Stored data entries

module alu_reservation_station
  import alu_rs_pkg::*;
#(
  parameter int NUM_ENTRIES = 4,
  parameter int TAG_WIDTH   = 4,
  parameter int GPR_SIZE    = 64,
  localparam int CW = $clog2(NUM_ENTRIES + 1),
  localparam int IW = $clog2(NUM_ENTRIES)
) (
  input  logic                 in_clk,
  input  logic                 in_rst_n,
  input  logic                 in_flush,
  input  logic                 in_ins_valid,
  output logic                 out_ins_ready,
  input  alu_op_t              in_ins_alu_op,
  input  logic [GPR_SIZE-1:0]  in_ins_val_a,
  input  logic [GPR_SIZE-1:0]  in_ins_val_b,
  input  logic                 in_ins_a_ready,
  input  logic                 in_ins_b_ready,
  input  logic [TAG_WIDTH-1:0] in_ins_a_tag,
  input  logic [TAG_WIDTH-1:0] in_ins_b_tag,
  input  nzcv_t                in_ins_nzcv,
  input  logic                 in_ins_nzcv_ready,
  input  logic [TAG_WIDTH-1:0] in_ins_nzcv_tag,
  input  logic [5:0]           in_ins_hw,
  input  logic                 in_ins_set_CC,
  input  cond_t                in_ins_cond,
  input  logic [TAG_WIDTH-1:0] in_ins_dst_tag,
  input  logic                 in_cdb_valid,
  input  logic [TAG_WIDTH-1:0] in_cdb_tag,
  input  logic [GPR_SIZE-1:0]  in_cdb_value,
  input  logic                 in_cdb_set_nzcv,
  input  nzcv_t                in_cdb_nzcv,
  output logic                 out_fu_valid,
  input  logic                 in_fu_ready,
  output alu_op_t              out_fu_alu_op,
  output logic [GPR_SIZE-1:0]  out_fu_val_a,
  output logic [GPR_SIZE-1:0]  out_fu_val_b,
  output logic [5:0]           out_fu_hw,
  output logic                 out_fu_set_CC,
  output cond_t                out_fu_cond,
  output nzcv_t                out_fu_prev_nzcv,
  output logic [TAG_WIDTH-1:0] out_fu_dst_tag,
  output logic [CW-1:0]        out_count
);

  typedef struct packed {
    alu_op_t              alu_op;
    logic [GPR_SIZE-1:0]  val_a;
    logic [GPR_SIZE-1:0]  val_b;
    logic                 a_ready;
    logic                 b_ready;
    logic [TAG_WIDTH-1:0] a_tag;
    logic [TAG_WIDTH-1:0] b_tag;
    nzcv_t                nzcv;
    logic                 nzcv_ready;
    logic [TAG_WIDTH-1:0] nzcv_tag;
    logic [5:0]           hw;
    logic                 set_cc;
    cond_t                cond;
    logic [TAG_WIDTH-1:0] dst_tag;
  } entry_t;

  entry_t                 slots      [NUM_ENTRIES];
  entry_t                 woken      [NUM_ENTRIES];
  entry_t                 slots_next [NUM_ENTRIES];
  entry_t                 new_entry;
  entry_t                 sel_entry;
  logic [CW-1:0]          count;
  logic [CW-1:0]          count_next;
  logic [CW-1:0]          ins_pos;
  logic [NUM_ENTRIES-1:0] eligible;
  logic                   sel_found;
  logic [IW-1:0]          sel_idx;
  logic                   do_insert;
  logic                   do_leave;

  assign out_count     = count;
  assign out_ins_ready = (count < CW'(NUM_ENTRIES));
  assign do_insert     = in_ins_valid && out_ins_ready;
  assign do_leave      = sel_found && (!out_fu_valid || in_fu_ready);
  assign ins_pos       = count - CW'(do_leave);
  assign count_next    = count + CW'(do_insert) - CW'(do_leave);
  assign sel_entry     = slots[sel_idx];

  // Build the incoming entry, capturing any operand the CDB delivers this same cycle
  always_comb begin
    new_entry            = '0;
    new_entry.alu_op     = in_ins_alu_op;
    new_entry.val_a      = in_ins_val_a;
    new_entry.val_b      = in_ins_val_b;
    new_entry.a_ready    = in_ins_a_ready;
    new_entry.b_ready    = in_ins_b_ready;
    new_entry.a_tag      = in_ins_a_tag;
    new_entry.b_tag      = in_ins_b_tag;
    new_entry.nzcv       = in_ins_nzcv;
    new_entry.nzcv_ready = in_ins_nzcv_ready;
    new_entry.nzcv_tag   = in_ins_nzcv_tag;
    new_entry.hw         = in_ins_hw;
    new_entry.set_cc     = in_ins_set_CC;
    new_entry.cond       = in_ins_cond;
    new_entry.dst_tag    = in_ins_dst_tag;
    if (in_cdb_valid) begin
      if (!in_ins_a_ready && in_ins_a_tag == in_cdb_tag) begin
        new_entry.val_a   = in_cdb_value;
        new_entry.a_ready = 1'b1;
      end
      if (!in_ins_b_ready && in_ins_b_tag == in_cdb_tag) begin
        new_entry.val_b   = in_cdb_value;
        new_entry.b_ready = 1'b1;
      end
      if (in_cdb_set_nzcv && !in_ins_nzcv_ready && in_ins_nzcv_tag == in_cdb_tag) begin
        new_entry.nzcv       = in_cdb_nzcv;
        new_entry.nzcv_ready = 1'b1;
      end
    end
  end

  // Apply CDB wakeup to every stored entry waiting on the broadcast tag
  always_comb begin
    for (int i = 0; i < NUM_ENTRIES; i++) begin
      woken[i] = slots[i];
      if (in_cdb_valid) begin
        if (!slots[i].a_ready && slots[i].a_tag == in_cdb_tag) begin
          woken[i].val_a   = in_cdb_value;
          woken[i].a_ready = 1'b1;
        end
        if (!slots[i].b_ready && slots[i].b_tag == in_cdb_tag) begin
          woken[i].val_b   = in_cdb_value;
          woken[i].b_ready = 1'b1;
        end
        if (in_cdb_set_nzcv && !slots[i].nzcv_ready && slots[i].nzcv_tag == in_cdb_tag) begin
          woken[i].nzcv       = in_cdb_nzcv;
          woken[i].nzcv_ready = 1'b1;
        end
      end
    end
  end

  // Pick the oldest occupied slot whose registered ready bits are all set
  always_comb begin
    sel_found = 1'b0;
    sel_idx   = '0;
    for (int i = NUM_ENTRIES - 1; i >= 0; i--) begin
      eligible[i] = (CW'(i) < count) && slots[i].a_ready && slots[i].b_ready
                    && slots[i].nzcv_ready;
      if (eligible[i]) begin
        sel_found = 1'b1;
        sel_idx   = IW'(i);
      end
    end
  end

  // Collapse the queue above a leaving slot and drop the new entry at the tail
  always_comb begin
    for (int i = 0; i < NUM_ENTRIES - 1; i++) begin
      slots_next[i] = woken[i];
      if (do_leave && IW'(i) >= sel_idx) begin
        slots_next[i] = woken[i + 1];
      end
    end
    slots_next[NUM_ENTRIES - 1] = woken[NUM_ENTRIES - 1];
    if (do_insert) begin
      slots_next[IW'(ins_pos)] = new_entry;
    end
  end

  // Station storage and occupancy; flush empties the queue
  always_ff @(posedge in_clk or negedge in_rst_n) begin
    if (!in_rst_n) begin
      count <= '0;
      for (int i = 0; i < NUM_ENTRIES; i++) begin
        slots[i] <= '0;
      end
    end else if (in_flush) begin
      count <= '0;
    end else begin
      count <= count_next;
      slots <= slots_next;
    end
  end

  // Dispatch register: load when free or draining, hold while the ALU stalls
  always_ff @(posedge in_clk or negedge in_rst_n) begin
    if (!in_rst_n) begin
      out_fu_valid     <= 1'b0;
      out_fu_alu_op    <= ALU_ADD;
      out_fu_val_a     <= '0;
      out_fu_val_b     <= '0;
      out_fu_hw        <= '0;
      out_fu_set_CC    <= 1'b0;
      out_fu_cond      <= '0;
      out_fu_prev_nzcv <= '0;
      out_fu_dst_tag   <= '0;
    end else if (in_flush) begin
      out_fu_valid <= 1'b0;
    end else if (do_leave) begin
      out_fu_valid     <= 1'b1;
      out_fu_alu_op    <= sel_entry.alu_op;
      out_fu_val_a     <= sel_entry.val_a;
      out_fu_val_b     <= sel_entry.val_b;
      out_fu_hw        <= sel_entry.hw;
      out_fu_set_CC    <= sel_entry.set_cc;
      out_fu_cond      <= sel_entry.cond;
      out_fu_prev_nzcv <= sel_entry.nzcv;
      out_fu_dst_tag   <= sel_entry.dst_tag;
    end else if (in_fu_ready) begin
      out_fu_valid <= 1'b0;
    end
  end

  count_bound: assert property (@(posedge in_clk) disable iff (!in_rst_n)
                                count <= CW'(NUM_ENTRIES));

endmodule
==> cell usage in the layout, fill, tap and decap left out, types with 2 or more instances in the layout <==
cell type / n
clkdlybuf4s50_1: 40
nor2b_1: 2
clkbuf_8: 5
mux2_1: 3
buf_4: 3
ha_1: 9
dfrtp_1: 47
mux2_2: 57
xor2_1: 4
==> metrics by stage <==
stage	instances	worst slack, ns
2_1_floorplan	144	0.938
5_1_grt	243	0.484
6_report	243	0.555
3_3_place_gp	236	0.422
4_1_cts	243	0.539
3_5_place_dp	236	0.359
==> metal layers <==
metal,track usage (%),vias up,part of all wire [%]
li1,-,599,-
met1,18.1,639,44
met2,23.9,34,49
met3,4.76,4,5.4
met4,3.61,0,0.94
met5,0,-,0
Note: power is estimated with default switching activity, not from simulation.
## config.mk

```make
export PLATFORM = sky130hd
export DESIGN_NAME = hazard_control_unit
export DESIGN_NICKNAME = d
export VERILOG_FILES = /design/src/rtl/hazard_control_unit.sv
export SDC_FILE = /design/constraint.sdc
export NUM_CORES = 1
export LEC_CHECK = 0
export BUFFER_PORTS_ARGS = -buffer_cell sky130_fd_sc_hd__buf_4
export CAP_MARGIN = 20
export CORE_MARGIN = 8
export CORE_UTILIZATION = 32
export CTS_CLUSTER_SIZE = 10
export DETAILED_ROUTE_END_ITERATION = 10
export RECOVER_POWER = 50
export SLEW_MARGIN = 20
export SYNTH_ARGS = -nofsm -noshare
export SYNTH_HDL_FRONTEND = slang
export SYNTH_SLANG_ARGS = --single-unit
```

## constraint.sdc

```tcl
create_clock -name clk -period 2.55 [get_ports clk]
set_input_delay 0.1275 -clock clk [delete_from_list [all_inputs] [get_ports clk]]
set_output_delay 0.1275 -clock clk [all_outputs]
set_load 0.05 [all_outputs]
```
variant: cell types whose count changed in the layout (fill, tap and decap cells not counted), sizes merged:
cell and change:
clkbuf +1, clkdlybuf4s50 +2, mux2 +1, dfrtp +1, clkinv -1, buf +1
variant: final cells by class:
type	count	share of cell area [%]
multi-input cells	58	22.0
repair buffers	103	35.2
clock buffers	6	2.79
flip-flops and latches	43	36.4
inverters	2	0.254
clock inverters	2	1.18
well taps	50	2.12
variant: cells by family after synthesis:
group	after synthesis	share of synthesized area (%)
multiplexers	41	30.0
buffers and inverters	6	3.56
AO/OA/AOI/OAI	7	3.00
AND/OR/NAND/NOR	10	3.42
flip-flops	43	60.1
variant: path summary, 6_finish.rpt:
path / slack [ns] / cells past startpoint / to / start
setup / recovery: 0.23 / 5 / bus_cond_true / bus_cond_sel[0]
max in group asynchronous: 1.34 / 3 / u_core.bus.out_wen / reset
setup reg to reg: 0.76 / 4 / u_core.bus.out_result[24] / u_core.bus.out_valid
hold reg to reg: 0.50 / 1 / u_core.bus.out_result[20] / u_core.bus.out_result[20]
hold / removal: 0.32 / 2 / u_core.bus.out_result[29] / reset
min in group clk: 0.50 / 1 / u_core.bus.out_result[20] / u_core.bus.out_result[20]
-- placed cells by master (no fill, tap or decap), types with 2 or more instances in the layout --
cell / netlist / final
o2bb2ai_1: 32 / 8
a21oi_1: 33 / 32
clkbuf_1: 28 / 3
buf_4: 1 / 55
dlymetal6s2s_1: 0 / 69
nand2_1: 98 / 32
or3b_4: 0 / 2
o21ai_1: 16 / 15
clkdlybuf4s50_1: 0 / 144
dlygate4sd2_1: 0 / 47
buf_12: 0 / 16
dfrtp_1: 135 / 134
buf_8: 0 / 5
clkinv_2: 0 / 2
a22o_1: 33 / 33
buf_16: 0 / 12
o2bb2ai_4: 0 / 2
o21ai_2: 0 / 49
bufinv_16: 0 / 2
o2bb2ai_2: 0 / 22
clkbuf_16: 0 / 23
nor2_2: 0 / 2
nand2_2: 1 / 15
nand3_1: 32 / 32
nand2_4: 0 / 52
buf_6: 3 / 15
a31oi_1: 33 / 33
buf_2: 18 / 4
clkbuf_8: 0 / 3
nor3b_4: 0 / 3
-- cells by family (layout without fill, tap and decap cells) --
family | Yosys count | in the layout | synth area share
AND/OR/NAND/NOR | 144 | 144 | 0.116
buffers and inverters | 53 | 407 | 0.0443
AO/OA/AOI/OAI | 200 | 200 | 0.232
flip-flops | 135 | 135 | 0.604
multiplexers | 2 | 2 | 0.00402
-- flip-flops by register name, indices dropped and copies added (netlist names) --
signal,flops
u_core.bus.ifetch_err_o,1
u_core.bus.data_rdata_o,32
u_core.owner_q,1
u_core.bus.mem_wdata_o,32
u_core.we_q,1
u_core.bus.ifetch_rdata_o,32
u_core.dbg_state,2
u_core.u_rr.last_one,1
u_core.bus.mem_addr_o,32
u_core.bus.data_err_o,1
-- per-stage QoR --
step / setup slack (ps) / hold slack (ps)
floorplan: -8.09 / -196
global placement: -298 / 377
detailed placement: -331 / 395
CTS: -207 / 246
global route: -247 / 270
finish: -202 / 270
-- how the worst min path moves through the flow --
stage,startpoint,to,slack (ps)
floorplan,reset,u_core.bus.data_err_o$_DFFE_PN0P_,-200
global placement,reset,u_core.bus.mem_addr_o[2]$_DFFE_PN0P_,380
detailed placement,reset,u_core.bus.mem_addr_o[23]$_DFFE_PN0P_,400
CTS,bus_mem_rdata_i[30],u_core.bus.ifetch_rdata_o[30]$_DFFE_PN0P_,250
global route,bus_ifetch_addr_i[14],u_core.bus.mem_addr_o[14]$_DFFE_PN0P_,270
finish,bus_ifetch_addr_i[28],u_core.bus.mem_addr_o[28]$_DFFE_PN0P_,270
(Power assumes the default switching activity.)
<file path="config.mk">
export PLATFORM = sky130hd
export DESIGN_NAME = id_ex_stage
export DESIGN_NICKNAME = d
export VERILOG_FILES = /design/src/rtl/id_ex_stage.sv
export SDC_FILE = /design/constraint.sdc
export NUM_CORES = 1
export LEC_CHECK = 0
export CAP_MARGIN = 20
export CORE_MARGIN = 2
export CORE_UTILIZATION = 38
export CTS_BUF_LIST = sky130_fd_sc_hd__clkbuf_2
export CTS_CLUSTER_DIAMETER = 30
export CTS_CLUSTER_SIZE = 16
export DETAILED_ROUTE_END_ITERATION = 8
export PLACE_DENSITY = 0.87
export SYNTH_ARGS = -nofsm -noshare
export SYNTH_HDL_FRONTEND = slang
export SYNTH_SLANG_ARGS = --single-unit
</file>
<file path="constraint.sdc">
create_clock -name clk_i -period 2.1 [get_ports clk_i]
set_input_delay 0.21 -clock clk_i [delete_from_list [all_inputs] [get_ports clk_i]]
set_output_delay 0.21 -clock clk_i [all_outputs]
set_load 0.01 [all_outputs]
</file>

→ PROBLEM REQUIREMENTS:
Report back each line of the entries that holds the string "types".

→ EXERCISE RESULT:
==> cell usage in the layout, fill, tap and decap left out, types with 2 or more instances in the layout <==
variant: cell types whose count changed in the layout (fill, tap and decap cells not counted), sizes merged:
-- placed cells by master (no fill, tap or decap), types with 2 or more instances in the layout --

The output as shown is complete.